### What to work on
Give the number of lines containing "DIVIDE" in this listing, with no other words.

+-------+

[design/flow/config.mk]
export PLATFORM = sky130hd
export DESIGN_NAME = softmax_4
export DESIGN_NICKNAME = softmax_4
export VERILOG_FILES = /design/flow/design.v
export SDC_FILE = /design/flow/constraint.sdc
export NUM_CORES = 4
export LEC_CHECK = 0
export CAP_MARGIN = 25
export CELL_PAD_IN_SITES_GLOBAL_PLACEMENT = 1
export CORE_ASPECT_RATIO = 1.8
export CORE_MARGIN = 2
export CORE_UTILIZATION = 63
export GPL_TIMING_DRIVEN = 1
export MAX_ROUTING_LAYER = met4
export MIN_ROUTING_LAYER = met1
export PLACE_DENSITY_LB_ADDON = 0.1
export SLEW_MARGIN = 5
[design/flow/constraint.sdc]
create_clock -name core_clock -period 56.9 [get_ports {clk}]
set_input_delay 11.3800 -clock core_clock [delete_from_list [all_inputs] [get_ports {clk}]]
set_output_delay 11.3800 -clock core_clock [all_outputs]
set_load 0.01 [all_outputs]
[design/flow/design.v]
module softmax_4 (
    input wire clk,
    input wire reset,
    input wire start,
    input wire [15:0] in0, in1, in2, in3,     
    output reg [7:0] out0, out1, out2, out3, 
    output reg done
);
    parameter IDLE = 2'd0, EXP = 2'd1, DIVIDE = 2'd2, DONE = 2'd3;
    reg [1:0] state;
    reg [15:0] exp0, exp1, exp2, exp3;
    wire [17:0] sum_exp;
    reg [7:0] result0, result1, result2, result3;
    always @(posedge clk or posedge reset) begin
        if (reset)
            state <= IDLE;
        else begin
            case (state)
                IDLE:    state <= (start) ? EXP : IDLE;
                EXP:     state <= DIVIDE;
                DIVIDE:  state <= DONE;
                DONE:    state <= IDLE;
                default: state <= IDLE;
            endcase
        end
    end
    wire [31:0] x_sq0, x_sq1, x_sq2, x_sq3;
    assign x_sq0 = in0 * in0;
    assign x_sq1 = in1 * in1;
    assign x_sq2 = in2 * in2;
    assign x_sq3 = in3 * in3;
    assign sum_exp = exp0 + exp1 + exp2 + exp3;
    always @(posedge clk) begin
        if (reset) begin
            exp0 <= 0; exp1 <= 0; exp2 <= 0; exp3 <= 0;
            done <= 0;
        end else begin
            case (state)
                EXP: begin
                    exp0 <= 16'd256 + in0 + (x_sq0 >> 9);
                    exp1 <= 16'd256 + in1 + (x_sq1 >> 9);
                    exp2 <= 16'd256 + in2 + (x_sq2 >> 9);
                    exp3 <= 16'd256 + in3 + (x_sq3 >> 9);
                end
                DIVIDE: begin
                    if (sum_exp != 0) begin
                        result0 <= ({8'd0, exp0} * 24'd255) / sum_exp;
                        result1 <= ({8'd0, exp1} * 24'd255) / sum_exp;
                        result2 <= ({8'd0, exp2} * 24'd255) / sum_exp;
                        result3 <= ({8'd0, exp3} * 24'd255) / sum_exp;
                    end else begin
                        result0 <= 0;
                        result1 <= 0;
                        result2 <= 0;
                        result3 <= 0;
                    end
                end
                DONE: begin
                    out0 <= result0;
                    out1 <= result1;
                    out2 <= result2;
                    out3 <= result3;
                    done <= 1;
                end
                default: begin
                    done <= 0;
                end
            endcase
        end
    end
endmodule
[design/flow/run.sh]
#!/bin/bash
# the make line also repeats each setting of config.mk as NAME=value (left out here)
make -C /OpenROAD-flow-scripts/flow DESIGN_CONFIG=/design/flow/config.mk WORK_HOME=/design/flow/orfs CLKGATE_MAP_FILE= finish
==> impl_metrics.json, run 1 <==
{
  "row_count": 194,
  "gp_congestion": 1.10,
  "pg_comb_mw": 6.15,
  "p_per_area_nw_per_um2": 53.2,
  "mux_area_share_pct": 5.33,
  "min_path_type": "register to register",
  "dieArea_um2": 160000,
  "finalHoldViolCount": 0,
  "initial_core_util_pct": 63.4,
  "drt_iter0_drc": 5966,
  "crit_cells": 272,
  "ys_chip_area_um2": 98500,
  "relSlewSlack_pct": -8.52,
  "critPathSlowestCell": "a21oi_1",
  "ys_async_sr_fraction_pct": 3.01,
  "clkPwrFrac_pct": 1.9,
  "coreArea_um2": 155000,
  "grt_pass1_vias": 106000,
  "crit_path_max_incr_delay_ns": 0.62,
  "skew_ns": 0.0122,
  "p_int_mw": 3.02,
  "worstSetupEndpoint": "result3[0]",
  "fin_cells": 16000,
  "worstSetupEndpointType": "register",
  "numCtsBuffers": 17,
  "switching_share_pct": 52.5,
  "setup_viol": 0,
  "vias": 101000,
  "xor_area_share_pct": 5.96,
  "crit_family": "AND-OR/OR-AND gates",
  "stage_log_warnings": 64,
  "ys_sh_simple_pct": 18.3,
  "wl_um": 352000,
  "holdPathStages": 0,
  "synth_seq_share_pct": 3.37,
  "crit_path_frequent_cell": "o21a_1",
  "drc": 0,
  "reg2reg_slack_ns": 1.38,
  "adder_share_pct": 40.4,
  "cp.arrival_ns": 55.79,
  "stdcell_area_um2": 120000,
  "ios": 100,
  "grt-ovfl-total": 0,
  "synth-compound-area-share_pct": 19.8,
  "die_h_um": 535,
  "firstDrtPassIters": 7,
  "status": "complete, but fails checks",
  "synth_top_cell_by_area": "ha_1",
  "yosys.cell_count.top_type": "ha_1",
  "worst_slew_pin_slew_ns": 1.62,
  "peakVddDrop_mv": 0.221,
  "min_from": "result0[6]",
  "synth-main-ff-cell": "dfxtp_1",
  "syn_to_final_growth_pct": 21.6,
  "holdWs_ns": 0.421,
  "ys.flops": 133,
  "comb_power_share_pct": 96.6,
  "fp_nets": 15000,
  "antenna_found_initial": 13,
  "path_buffers": 17,
  "dpl_cell_area_um2": 113000,
  "clkTransAtPathRegs_ns": 0.08,
  "finalClockPeriodUsage_pct": 97.6,
  "fillers": 11600,
  "clk_path_buf_depth": 2,
  "synth_cell_type_count": 123,
  "synth_area_um2": 98500,
  "fin_crit_ns": 55.52,
  "grt_max_degree": 69,
  "hold_end": "out0[6]",
  "ant_nets": 0,
  "yosys-top-cells-area": "ha_1 (22%), fa_1 (19%), inv_1 (5.6%)",
  "setup_tns_ns": 0,
  "nNetsFinal": 16600,
  "grt_pass1_wl_um": 539000,
  "die_x_um": 299,
  "cts_tree": "done",
  "dp_hpwl_um": 277000,
  "startpoint_type": "register",
  "avgRoutedWirePerCell_um": 22.0,
  "startpoint": "exp3[7]",
  "via_per_inst": 6.33,
  "clock_latency_ns": 0.56,
  "hold_buffers": 0,
  "edf_count": 64,
  "worst-setup-path-type": "register to register",
  "grt_usage_pct": 43.8,
  "r2r_end": "result3[0]",
  "seq_power_mw": 0.0989,
  "ys_cells": 12300,
  "cts_max_level": 4,
  "clk-power_mw": 0.120,
  "cts_sinks": 133,
  "power-top-group": "combinational cells",
  "avgSynthCellArea_um2": 8.00,
  "required_ns": 57.17,
  "synthCells": 12300,
  "cap_violations": 1,
  "cp_max_fo": 15,
  "synth-warning-count": 1,
  "top_area_share_pct": 21.8,
  "slew_viol_final": 7,
  "p_sw_mw": 3.35,
  "p_leak_nw": 60.0,
  "sequentialPowerShare_pct": 1.6,
  "cts_root_buf": "clkbuf_16",
  "rr_startpoint": "exp3[7]",
  "dp.cells": 15700,
  "topCombFamilyByArea": "adder cells",
  "port_buffers": 99,
  "failed_checks": "max-capacitance violations, max-slew violations",
  "r2r_cells": 272,
  "fmax_mhz": 18.0,
  "top_cells_by_count": "ha_1 (1717), inv_1 (1480), nor2_1 (1117)"
}
## area by class of cell
class	count	area [um^2]	area share [%]
diodes	17	42.5	0.0355
repair buffers	1887	14900	12.5
clock buffers	19	454	0.379
flip-flops and latches	133	3390	2.83
inverters	1488	5620	4.69
well taps	2058	2570	2.15
multi-input cells	10400	92700	77.4
clock inverters	13	109	0.0909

+-------+

### Completed task
4